5年のつれない彼女たち
テーマ:5年
俺と竜は、大学の就職支援センターで同じグループに分けられた。もう一人のメンバーは女子なのだが、なかなか自己紹介をしてくれない。
「えっと、何年生? 俺は留年して五年だけど」
まさかの指の本数で答えられた。三ちゃいでちゅか。次の質問に移る。
「何学部?」
ナース服が出てきた。
「サークルは?」
ゴルフボールが出てきた。
「バイトは?」
ネットカフェの会員証が出てきた。
「器用だね、君」
照れて嬉しそうに笑っている。いや、褒めてはないのだが。
この女子、就活大丈夫なのだろうか?
ネタ切れになった俺は、竜の背中を叩く。なんとかしてくれ。
「五年続いてることってある?」
「声優業」
「五年も続けるなんてすごい。好きな声優は?」
「下野紘」
「どの作品が好き?」
「えっと……」
何かがおかしい。なぜ俺のときは避けられた?
「あの、どうしてダブっちゃったのか教えてください」
やっぱりおかしい。一体俺は君に何をした?
「あまねがなんで大学五年生なのか知りたいって。気になるよね、わざわざ留年した理由って。五年あったら結婚して子どもができちゃうよ」
「五年、五年うるさいな」
「五年、五年、五年」
「あ、もういいです」
女子は帰り支度を始めていた。あ、聞いてくれないんだ。そうですか。
「お伝えしておきますが、私は『ご』と『ね』と『ん』が言えない呪いに掛かっていました。さっき解けたので呪いが移ったのではないかと思います。それでは失礼します」
俺たちは早速確認作業に入る。
「お前、名前言ってみ?」
「 う、りゅう」
「下の名前しか言えてない。就活どうするの?」
「りゅうっす!」
「いや、ふつーに落とされるだろ」
「じゃあ、お前名前言ってみ?」
「 糖 甘 」
「うわ。胃もたれしそう」
事の重大さに気付き、俺たちは机に突っ伏した。
『ご』『ね』『ん』は偉大だったのだ。
竜は別グループに振り分けられた彼女を見てため息をつく。五年付き合っており、結婚も視野に入れているらしい。

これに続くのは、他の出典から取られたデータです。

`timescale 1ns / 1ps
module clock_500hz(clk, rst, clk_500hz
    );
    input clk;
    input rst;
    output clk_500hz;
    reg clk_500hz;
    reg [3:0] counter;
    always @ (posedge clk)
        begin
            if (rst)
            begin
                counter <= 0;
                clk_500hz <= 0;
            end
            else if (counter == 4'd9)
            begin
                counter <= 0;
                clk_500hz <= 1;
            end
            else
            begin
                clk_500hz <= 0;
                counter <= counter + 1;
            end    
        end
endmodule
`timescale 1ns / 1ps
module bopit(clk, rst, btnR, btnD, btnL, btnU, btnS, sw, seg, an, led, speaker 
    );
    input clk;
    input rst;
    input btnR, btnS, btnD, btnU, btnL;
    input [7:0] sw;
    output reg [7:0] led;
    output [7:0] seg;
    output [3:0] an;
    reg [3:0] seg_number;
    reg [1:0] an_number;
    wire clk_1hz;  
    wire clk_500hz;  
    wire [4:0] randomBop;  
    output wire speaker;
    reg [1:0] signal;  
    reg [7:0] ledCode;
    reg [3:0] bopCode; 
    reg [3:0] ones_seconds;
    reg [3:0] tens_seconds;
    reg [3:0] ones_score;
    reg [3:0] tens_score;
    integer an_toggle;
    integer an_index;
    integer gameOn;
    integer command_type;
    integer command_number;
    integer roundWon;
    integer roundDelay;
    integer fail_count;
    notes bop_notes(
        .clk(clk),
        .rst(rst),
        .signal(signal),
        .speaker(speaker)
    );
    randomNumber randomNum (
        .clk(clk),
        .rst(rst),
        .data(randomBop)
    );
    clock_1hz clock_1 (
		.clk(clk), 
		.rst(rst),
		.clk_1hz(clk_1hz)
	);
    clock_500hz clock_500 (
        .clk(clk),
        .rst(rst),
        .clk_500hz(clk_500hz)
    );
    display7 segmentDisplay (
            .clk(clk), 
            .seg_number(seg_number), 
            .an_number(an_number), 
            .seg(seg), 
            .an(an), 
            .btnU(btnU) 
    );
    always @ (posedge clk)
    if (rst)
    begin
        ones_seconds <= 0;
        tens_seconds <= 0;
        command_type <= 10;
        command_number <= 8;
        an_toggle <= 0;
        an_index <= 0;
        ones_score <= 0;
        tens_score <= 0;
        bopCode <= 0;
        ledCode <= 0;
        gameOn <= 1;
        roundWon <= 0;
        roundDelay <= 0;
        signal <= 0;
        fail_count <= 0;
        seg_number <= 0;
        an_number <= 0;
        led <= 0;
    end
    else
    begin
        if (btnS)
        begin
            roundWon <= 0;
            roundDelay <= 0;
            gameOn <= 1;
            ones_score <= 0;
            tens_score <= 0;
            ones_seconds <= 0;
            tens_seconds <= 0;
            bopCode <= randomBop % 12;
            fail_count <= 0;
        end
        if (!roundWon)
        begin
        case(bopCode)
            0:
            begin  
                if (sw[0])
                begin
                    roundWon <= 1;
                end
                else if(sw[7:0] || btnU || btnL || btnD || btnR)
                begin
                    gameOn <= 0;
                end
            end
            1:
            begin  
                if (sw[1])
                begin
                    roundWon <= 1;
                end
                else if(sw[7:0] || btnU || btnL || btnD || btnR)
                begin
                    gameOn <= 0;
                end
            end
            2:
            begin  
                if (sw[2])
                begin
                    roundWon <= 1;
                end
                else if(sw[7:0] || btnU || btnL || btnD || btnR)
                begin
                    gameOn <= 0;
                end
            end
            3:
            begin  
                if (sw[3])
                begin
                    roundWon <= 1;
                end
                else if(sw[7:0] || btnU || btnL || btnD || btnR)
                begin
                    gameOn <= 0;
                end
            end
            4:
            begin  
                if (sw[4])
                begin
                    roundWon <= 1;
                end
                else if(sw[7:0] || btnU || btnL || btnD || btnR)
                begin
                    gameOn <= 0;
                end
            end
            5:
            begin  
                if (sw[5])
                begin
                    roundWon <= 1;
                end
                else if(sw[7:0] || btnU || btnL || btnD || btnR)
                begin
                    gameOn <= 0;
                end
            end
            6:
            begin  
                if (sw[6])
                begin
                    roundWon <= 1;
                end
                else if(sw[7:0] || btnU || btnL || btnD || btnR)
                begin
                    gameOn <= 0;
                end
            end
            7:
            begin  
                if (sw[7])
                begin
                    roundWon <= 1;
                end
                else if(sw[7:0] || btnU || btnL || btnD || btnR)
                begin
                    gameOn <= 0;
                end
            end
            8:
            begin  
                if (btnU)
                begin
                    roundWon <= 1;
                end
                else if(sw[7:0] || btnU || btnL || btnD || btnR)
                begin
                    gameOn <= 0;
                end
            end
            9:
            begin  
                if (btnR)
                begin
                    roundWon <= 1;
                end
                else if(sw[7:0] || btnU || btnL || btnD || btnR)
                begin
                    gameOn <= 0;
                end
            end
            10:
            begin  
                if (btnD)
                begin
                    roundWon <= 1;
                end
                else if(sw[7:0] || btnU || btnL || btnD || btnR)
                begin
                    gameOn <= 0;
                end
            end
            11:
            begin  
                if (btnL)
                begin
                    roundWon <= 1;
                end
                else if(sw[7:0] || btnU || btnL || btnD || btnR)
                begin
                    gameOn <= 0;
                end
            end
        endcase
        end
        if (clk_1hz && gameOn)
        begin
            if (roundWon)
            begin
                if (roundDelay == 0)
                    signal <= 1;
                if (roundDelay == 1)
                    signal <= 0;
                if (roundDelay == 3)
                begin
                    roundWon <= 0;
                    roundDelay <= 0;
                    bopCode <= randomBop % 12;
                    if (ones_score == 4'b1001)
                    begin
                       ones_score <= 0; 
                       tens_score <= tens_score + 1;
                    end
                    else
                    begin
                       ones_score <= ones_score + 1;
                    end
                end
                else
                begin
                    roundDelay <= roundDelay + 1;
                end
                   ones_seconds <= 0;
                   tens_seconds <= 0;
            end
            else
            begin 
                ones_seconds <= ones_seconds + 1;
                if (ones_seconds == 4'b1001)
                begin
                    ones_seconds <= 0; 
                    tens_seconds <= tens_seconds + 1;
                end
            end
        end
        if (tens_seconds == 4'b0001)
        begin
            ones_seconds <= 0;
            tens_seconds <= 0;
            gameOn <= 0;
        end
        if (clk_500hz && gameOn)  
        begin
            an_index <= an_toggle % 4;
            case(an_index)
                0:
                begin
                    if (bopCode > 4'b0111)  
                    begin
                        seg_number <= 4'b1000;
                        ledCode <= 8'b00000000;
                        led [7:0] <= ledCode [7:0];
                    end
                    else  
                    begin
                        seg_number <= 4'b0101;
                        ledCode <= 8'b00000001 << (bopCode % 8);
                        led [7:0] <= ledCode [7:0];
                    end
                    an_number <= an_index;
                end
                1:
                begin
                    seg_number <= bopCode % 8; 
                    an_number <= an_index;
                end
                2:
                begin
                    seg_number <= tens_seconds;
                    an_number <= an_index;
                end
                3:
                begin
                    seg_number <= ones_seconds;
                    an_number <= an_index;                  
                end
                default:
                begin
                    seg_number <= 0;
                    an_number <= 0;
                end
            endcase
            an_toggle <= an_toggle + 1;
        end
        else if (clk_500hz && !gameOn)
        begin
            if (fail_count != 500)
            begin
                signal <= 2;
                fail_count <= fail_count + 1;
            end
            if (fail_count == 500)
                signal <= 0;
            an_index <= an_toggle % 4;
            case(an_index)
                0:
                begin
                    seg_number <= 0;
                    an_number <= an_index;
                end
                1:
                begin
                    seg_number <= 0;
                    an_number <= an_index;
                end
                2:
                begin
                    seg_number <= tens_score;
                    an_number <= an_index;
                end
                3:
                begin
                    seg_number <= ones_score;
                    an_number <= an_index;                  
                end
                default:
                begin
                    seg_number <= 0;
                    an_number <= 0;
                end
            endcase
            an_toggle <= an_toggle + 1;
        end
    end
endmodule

「な 付き合ってるでしょうか? って聞かれたらどうしよう」
「黙っておくしかないだろう」
「だよな」
「言えないなら仕方ないだろ」
「な 付き合ってるか聞かれて答えられないって、振られるかな?」
なぜか竜はソッコーで彼女に振られた。
な(んねん)付き合ってるか聞かれて答えられないって、振られるかな?
『ご』『ね』『ん』は偉大なのだ!
後藤 海音くんと剛 竜くんの話しでした。(いらんので字数の関係で消しました。)